BEGIN Data for the task
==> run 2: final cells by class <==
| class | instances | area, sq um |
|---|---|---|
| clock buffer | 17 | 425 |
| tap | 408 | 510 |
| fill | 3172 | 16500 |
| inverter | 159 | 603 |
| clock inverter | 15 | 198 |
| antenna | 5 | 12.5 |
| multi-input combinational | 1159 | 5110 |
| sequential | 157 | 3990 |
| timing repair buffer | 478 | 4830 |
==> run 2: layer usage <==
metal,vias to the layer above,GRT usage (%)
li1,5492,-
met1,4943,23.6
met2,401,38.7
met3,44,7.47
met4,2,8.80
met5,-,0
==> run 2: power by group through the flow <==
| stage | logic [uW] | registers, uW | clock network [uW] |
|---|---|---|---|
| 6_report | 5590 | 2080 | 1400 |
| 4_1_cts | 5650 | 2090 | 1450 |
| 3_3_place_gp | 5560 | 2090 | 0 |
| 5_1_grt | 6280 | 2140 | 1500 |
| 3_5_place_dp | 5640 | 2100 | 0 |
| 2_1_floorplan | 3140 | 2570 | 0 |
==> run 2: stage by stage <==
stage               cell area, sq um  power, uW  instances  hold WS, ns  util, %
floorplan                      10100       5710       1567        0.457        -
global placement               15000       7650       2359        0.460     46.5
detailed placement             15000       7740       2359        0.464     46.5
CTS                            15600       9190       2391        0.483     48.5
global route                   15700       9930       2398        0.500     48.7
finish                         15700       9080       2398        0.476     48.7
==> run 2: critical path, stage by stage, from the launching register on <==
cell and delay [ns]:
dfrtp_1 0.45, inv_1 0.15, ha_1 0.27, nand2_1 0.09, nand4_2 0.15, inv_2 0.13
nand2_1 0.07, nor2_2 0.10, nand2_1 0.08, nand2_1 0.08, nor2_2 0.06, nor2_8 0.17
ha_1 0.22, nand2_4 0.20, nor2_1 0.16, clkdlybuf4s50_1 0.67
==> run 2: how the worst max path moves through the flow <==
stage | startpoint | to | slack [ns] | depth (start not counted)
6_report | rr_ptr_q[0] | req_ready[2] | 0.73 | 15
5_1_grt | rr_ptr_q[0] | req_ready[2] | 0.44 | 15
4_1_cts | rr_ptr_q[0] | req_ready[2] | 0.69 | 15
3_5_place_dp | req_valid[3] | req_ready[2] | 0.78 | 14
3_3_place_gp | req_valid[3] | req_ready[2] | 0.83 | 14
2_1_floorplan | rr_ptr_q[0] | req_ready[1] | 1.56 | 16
**config.mk**
```make
export PLATFORM = sky130hd
export DESIGN_NAME = twofish_host_ctrl
export DESIGN_NICKNAME = d
export VERILOG_FILES = /design/src/rtl/twofish_host_ctrl.sv
export SDC_FILE = /design/constraint.sdc
export NUM_CORES = 1
export LEC_CHECK = 0
export ABC_CLOCK_PERIOD_IN_PS = 3200
export BUFFER_PORTS_ARGS = -buffer_cell sky130_fd_sc_hd__buf_2
export CORE_AREA = 2 2 229 231
export CTS_CLUSTER_DIAMETER = 150
export CTS_CLUSTER_SIZE = 10
export DETAILED_ROUTE_END_ITERATION = 6
export DIE_AREA = 0 0 231 233
export PLACE_DENSITY_LB_ADDON = 0.08
export SYNTH_ARGS = -nofsm -noshare
export SYNTH_HDL_FRONTEND = slang
export SYNTH_SLANG_ARGS = --single-unit
```
**constraint.sdc**
```tcl
create_clock -name Clk -period 3.2 [get_ports Clk]
set_input_delay 0.48 -clock Clk [delete_from_list [all_inputs] [get_ports Clk]]
set_output_delay 0.48 -clock Clk [all_outputs]
set_load 0.02 [all_outputs]
```
### src/rtl/divider_rate_sequencer.sv
// Rate-select sequencer for the programmable clock divider: sweeps the select
// between two endpoints, dwelling a programmed number of divider edges per step.
module divider_rate_sequencer #(
    parameter int SEL_W          = 5,
    parameter int DWELL_W        = 8,
    parameter bit RESYNC_ON_STEP = 1'b0
) (
    input  logic               clk,
    input  logic               rst,
    input  logic               start_i,
    input  logic               abort_i,
    input  logic [1:0]         mode_i,
    input  logic [SEL_W-1:0]   start_sel_i,
    input  logic [SEL_W-1:0]   end_sel_i,
    input  logic [DWELL_W-1:0] dwell_i,
    input  logic               div_clk_i,
    output logic [SEL_W-1:0]   sel_o,
    output logic               div_rst_o,
    output logic               busy_o,
    output logic               done_o
);

    typedef enum logic [1:0] {IDLE, LOAD, RUN} state_t;

    state_t             state_q, state_d;
    logic [SEL_W-1:0]   sel_q, sel_d;
    logic [SEL_W-1:0]   start_l_q, start_l_d;
    logic [SEL_W-1:0]   end_l_q, end_l_d;
    logic [SEL_W-1:0]   target_q, target_d;
    logic [DWELL_W-1:0] dwell_l_q, dwell_l_d;
    logic [DWELL_W-1:0] dwell_cnt_q, dwell_cnt_d;
    logic [1:0]         mode_q, mode_d;
    logic               dir_q, dir_d;
    logic               done_q, done_d;
    logic               resync_q, resync_d;
    logic               div_clk_q;
    logic               div_edge;

    assign div_edge = div_clk_i & ~div_clk_q;

    function automatic logic [SEL_W-1:0] step(input logic [SEL_W-1:0] s, input logic up);
        return up ? s + SEL_W'(1) : s - SEL_W'(1);
    endfunction

    always_ff @(posedge clk or posedge rst) begin
        if (rst) begin
            state_q     <= IDLE;
            sel_q       <= '0;
            start_l_q   <= '0;
            end_l_q     <= '0;
            target_q    <= '0;
            dwell_l_q   <= '0;
            dwell_cnt_q <= '0;
            mode_q      <= '0;
            dir_q       <= 1'b0;
            done_q      <= 1'b0;
            resync_q    <= 1'b0;
            div_clk_q   <= 1'b0;
        end else begin
            state_q     <= state_d;
            sel_q       <= sel_d;
            start_l_q   <= start_l_d;
            end_l_q     <= end_l_d;
            target_q    <= target_d;
            dwell_l_q   <= dwell_l_d;
            dwell_cnt_q <= dwell_cnt_d;
            mode_q      <= mode_d;
            dir_q       <= dir_d;
            done_q      <= done_d;
            resync_q    <= resync_d;
            div_clk_q   <= div_clk_i;
        end
    end

    // Only the dwell-completing edge in RUN moves the select; the sweep never
    // steps past its target, so sel stays inside the programmed range.
    always_comb begin
        state_d     = state_q;
        sel_d       = sel_q;
        start_l_d   = start_l_q;
        end_l_d     = end_l_q;
        target_d    = target_q;
        dwell_l_d   = dwell_l_q;
        dwell_cnt_d = dwell_cnt_q;
        mode_d      = mode_q;
        dir_d       = dir_q;
        done_d      = 1'b0;
        resync_d    = 1'b0;
        case (state_q)
            IDLE: begin
                if (start_i && !abort_i) begin
                    mode_d      = mode_i;
                    start_l_d   = start_sel_i;
                    end_l_d     = end_sel_i;
                    target_d    = end_sel_i;
                    dwell_l_d   = (dwell_i == '0) ? DWELL_W'(1) : dwell_i;
                    dir_d       = (end_sel_i >= start_sel_i);
                    sel_d       = start_sel_i;
                    dwell_cnt_d = '0;
                    state_d     = LOAD;
                end
            end
            LOAD: state_d = abort_i ? IDLE : RUN;
            RUN: begin
                if (abort_i) begin
                    state_d = IDLE;
                end else if (div_edge) begin
                    if (dwell_cnt_q + DWELL_W'(1) == dwell_l_q) begin
                        dwell_cnt_d = '0;
                        if (mode_q == 2'd2) begin
                            sel_d = sel_q;
                        end else if (sel_q != target_q) begin
                            sel_d    = step(sel_q, dir_q);
                            resync_d = RESYNC_ON_STEP;
                        end else if (mode_q == 2'd1) begin
                            if (start_l_q != end_l_q) begin
                                target_d = (target_q == end_l_q) ? start_l_q : end_l_q;
                                dir_d    = ~dir_q;
                                sel_d    = step(sel_q, ~dir_q);
                                resync_d = RESYNC_ON_STEP;
                            end
                        end else begin
                            done_d  = 1'b1;
                            state_d = IDLE;
                        end
                    end else begin
                        dwell_cnt_d = dwell_cnt_q + DWELL_W'(1);
                    end
                end
            end
            default: state_d = IDLE;
        endcase
    end

    always_comb begin
        sel_o     = sel_q;
        busy_o    = (state_q != IDLE);
        div_rst_o = (state_q != RUN) | resync_q;
        done_o    = done_q;
    end

endmodule

### config.mk
export PLATFORM = sky130hd
export DESIGN_NAME = divider_rate_sequencer
export DESIGN_NICKNAME = d
export VERILOG_FILES = /design/src/rtl/divider_rate_sequencer.sv
export SDC_FILE = /design/constraint.sdc
export NUM_CORES = 1
export LEC_CHECK = 0
export CORE_MARGIN = 2
export CORE_UTILIZATION = 56
export DETAILED_ROUTE_END_ITERATION = 8
export GPL_ROUTABILITY_DRIVEN = 0
export PLACE_DENSITY = 0.8
export SLEW_MARGIN = 10
export SYNTH_ARGS = -nofsm -noshare
export SYNTH_HDL_FRONTEND = slang
export SYNTH_SLANG_ARGS = --single-unit
export TNS_END_PERCENT = 20
### constraint.sdc
create_clock -name clk -period 2.95 [get_ports clk]
set_input_delay 0.59 -clock clk [delete_from_list [all_inputs] [get_ports clk]]
set_output_delay 0.59 -clock clk [all_outputs]
set_load 0.02 [all_outputs]
==> results of run 1 <==
tightest hold or removal path, stage by stage (launching register included):
cell and delay, ns:
dfrtp_1 0.36, nand2_1 0.06, nand2_1 0.06
cell type report:
cell class	instances	area share, %
clock buffers	7	2.39
clock inverters	1	0.157
inverters	16	1.88
multi-input cells	241	47.9
flip-flops and latches	43	33.7
well taps	67	2.62
repair buffers	38	11.4
cell usage after synthesis, drive strengths merged, types with 2 or more instances:
| library cell | n | share of area (%) |
|---|---|---|
| o211ai | 4 | 1.1 |
| a21oi | 16 | 2.9 |
| inv | 16 | 2.2 |
| buf | 5 | 1.8 |
| or2 | 4 | 1.1 |
| nand4 | 6 | 1.6 |
| nor4 | 4 | 0.92 |
| mux2 | 6 | 3.2 |
| mux2i | 8 | 3.4 |
| and4 | 2 | 0.64 |
| nor2 | 14 | 2.5 |
| ha | 8 | 3.7 |
| clkbuf | 4 | 0.55 |
| nand2 | 74 | 10 |
| nor2b | 2 | 0.46 |
| nor3 | 14 | 2.7 |
| a211oi | 3 | 0.82 |
| xor2 | 18 | 6.0 |
| xnor2 | 8 | 2.8 |
| o21ai | 24 | 4.8 |
| nand2b | 3 | 0.69 |
| and2 | 3 | 0.78 |
| nand3 | 5 | 1.1 |
| dfrtp | 43 | 39 |
power breakdown:
part | total [W] | internal [W] | switching, W
Sequential | 0.000884 | 0.000716 | 0.000168
Clock | 0.000369 | 0.000166 | 0.000203
Combinational | 0.000724 | 0.000349 | 0.000375
logic make-up (layout without fill, tap and decap cells):
family / count (synthesis) / count (layout)
compound gates: 58 / 58
xor+xnor: 26 / 26
fa+ha+maj: 8 / 8
buf+inv: 25 / 62
flops: 43 / 43
mux: 14 / 14
simple gates: 135 / 135
state kept, by name, indices dropped and copies added (netlist names):
name and count:
dwell_cnt_q 8, dwell_l_q 8, end_l_q 5, sel_o 5
start_l_q 5, target_q 5, mode_q 2, state_q 2
dir_q 1, div_clk_q 1, done_o 1
layer usage:
metal,up-vias,share of wire [%]
li1,1136,-
met1,1080,48
met2,58,46
met3,10,4.6
met4,0,1.5
met5,-,0
through the flow:
stage	util (%)	area (um2)
5_1_grt	67.7	3200
4_1_cts	67.7	3200
6_report	67.7	3200
3_3_place_gp	66.0	3120
2_1_floorplan	-	2730
3_5_place_dp	66.0	3120
worst paths after layout:
kind | cells past startpoint | startpoint | to | slack, ns
max | 8 | dwell_cnt_q[1] | target_q[2] | 0.40
min | 2 | dwell_l_q[1] | dwell_l_q[1] | 0.51
max reg2reg | 8 | dwell_cnt_q[1] | target_q[2] | 0.40
min reg2reg | 2 | dwell_l_q[1] | dwell_l_q[1] | 0.51
max in group asynchronous | 3 | rst | start_l_q[4] | 1.86
min in group asynchronous | 3 | rst | dwell_cnt_q[3] | 0.72
cells in the final DEF, fill, tap and decap left out, drive strengths merged, types with 2 or more instances in the layout:
cell and count:
nand2 74, dfrtp 43, clkdlybuf4s50 32, o21ai 24
xor2 18, a21oi 16, inv 16, nor2 14
nor3 14, ha 8, mux2i 8, xnor2 8
clkbuf 7, buf 6, nand4 6, mux2 6
nand3 5, o211ai 4, nor4 4, or2 4
nand2b 3, a211oi 3, and2 3, nor2b 2
and4 2
==> results.py, run 1 <==
metrics = {
    "place": {
        "port_buffers": 32,
        "dp_slack_ns": 0.361,
        "dp_hpwl_mm": 4.52,
        "dp_cells": 405,
    },
    "layout": {
        "n_antenna_cell": 0,
        "multi_input_area_mm2": 0.00153,
        "drive_gt1_share_pct": 9.25,
        "fin_cells": 413,
        "syn_to_final_growth_pct": 17.1,
        "n_fill_cell": 387,
        "seq_area_mm2": 0.00108,
        "nets": 378,
    },
    "critical_path": {
        "worst_setup_path_start_kind": "register",
        "critPathArrivalTime_ns": 2.73,
        "cp_top_family": "simple AND/OR/NAND/NOR gates",
        "critPathCaptureType": "register",
        "cp_num_buf_inv": 0,
        "cpMaxStageDelayCell": "dfrtp_1",
        "worstPathRequired_ns": 3.13,
        "path_max_fanout": 9,
        "cpPeakStageDelay_ns": 0.41,
        "crit_chain": "ha_1 -> nand3_2 -> or2_4 -> xor2_2 -> mux2i_4 -> o21ai_4 -> and2_4 -> mux2_4",
        "critical_path_class": "register to register",
    },
    "timing": {
        "period_minus_slack_ns": 2.55,
        "fin_crit_sh_pct": 86.3,
        "layout_setup_ws_ns": 0.404,
        "hold_ws_ns": 0.509,
        "tightest_slew_ns": 0.543,
        "fmaxAchievable_mhz": 393,
        "slew_viol_final": 0,
        "fin_worst_skew_ns": 0.00983,
        "maxSlewHeadroom_pct": 63.8,
        "rsz0062_at_grt": "no",
        "hold_viol": 0,
        "setup-tns-final_ns": 0,
        "setup_viol": 0,
    },
    "pwr": {
        "totalPowerFinal_w": 0.00198,
        "p_leak_nw": 1.44,
        "power_density_mw_per_mm2": 618,
        "max-vdd-ir-drop_uv": 381,
    },
    "die": {
        "num_rows": 25,
        "start_util_pct": 57.8,
        "fp.coreArea_mm2": 0.00472,
        "fp.dieArea_mm2": 0.00545,
        "die_h_um": 73.8,
        "die_x_um": 73.8,
        "ios": 33,
    },
    "synthesis": {
        "ys_async_sr_fraction_pct": 100,
        "synthMuxAreaShare_pct": 6.55,
        "syn_area_per_cell_um2": 8.84,
        "synth_compound_area_share_pct": 13.1,
        "synth-seq-cells": 43,
        "synthAdderAreaFrac_pct": 3.67,
        "synth_top_family_by_area": "simple AND/OR/NAND/NOR gates",
        "synth_xor_area_share_pct": 8.89,
        "ys_types": 54,
        "synth_edf_count": 0,
        "syn_nets": 342,
        "yosys_warnings": 0,
        "synthCells": 309,
        "synthesis.area_mm2": 0.00273,
        "yosysSeqAreaShare_pct": 39.4,
        "synth_ff_type": "dfrtp_1",
        "yosys.area_share.simple_pct": 23.8,
    },
    "detailed_routing": {
        "drt_wl_total_mm": 6.06,
        "postRouteAntennaNets": 0,
        "vias_per_cell": 5.53,
        "first_pass_iters": 4,
        "drtIter0Drc": 161,
        "vias": 2284,
        "wire_per_inst_um": 14.7,
        "remaining_drc_errors": 0,
    },
    "global_routing": {
        "met3_usage_pct": 3.57,
        "grt_pass1_wl_mm": 10.6,
        "grt_max_degree": 44,
        "overflow": 0,
        "met2_usage_pct": 37.3,
        "grtUsageMet1_pct": 37.2,
        "grt_usage_pct": 25.3,
        "grt_busiest_layer": "met2",
        "grt_pass1_vias": 2295,
        "antenna_found_initial": 0,
    },
    "run": {
        "maxCapViolCount": 0,
    },
    "clocking": {
        "cts_tree": "built",
        "cts_setup_buffers": 0,
        "h-tree-depth": 2,
        "clockBufferDepth": 2,
        "cts-root-buf": "clkbuf_8",
        "ctsResizeCount": 0,
        "worstSkewPairLatency_ns": 0.30,
        "clk_pin_slew_ns": 0.07,
        "cts_hold_buf": 0,
        "numClockSinks": 43,
        "cts_buffers": 5,
    },
    "hold_path": {
        "holdCritPathClass": "register to register",
    },
    "status": {
        "status": "finished clean",
    },
}
Power figures use the tool's default switching activity.
==> run 2: changes to the inputs <==
--- a/config.mk
+++ b/config.mk
@@ -7,10 +7,10 @@
 export LEC_CHECK = 0
 export CORE_MARGIN = 2
 export CORE_UTILIZATION = 56
+export CTS_CLUSTER_SIZE = 14
 export DETAILED_ROUTE_END_ITERATION = 8
 export GPL_ROUTABILITY_DRIVEN = 0
 export PLACE_DENSITY = 0.8
-export SLEW_MARGIN = 10
 export SYNTH_ARGS = -nofsm -noshare
 export SYNTH_HDL_FRONTEND = slang
 export SYNTH_SLANG_ARGS = --single-unit
==> results of run 2 <==
No change in the layout: final DEF, timing and power equal those of run 1.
END Data for the task
Your goal ▸
Which lines of the data include the string "placement"? Copy each of them.

The completed task ▸
global placement               15000       7650       2359        0.460     46.5
detailed placement             15000       7740       2359        0.464     46.5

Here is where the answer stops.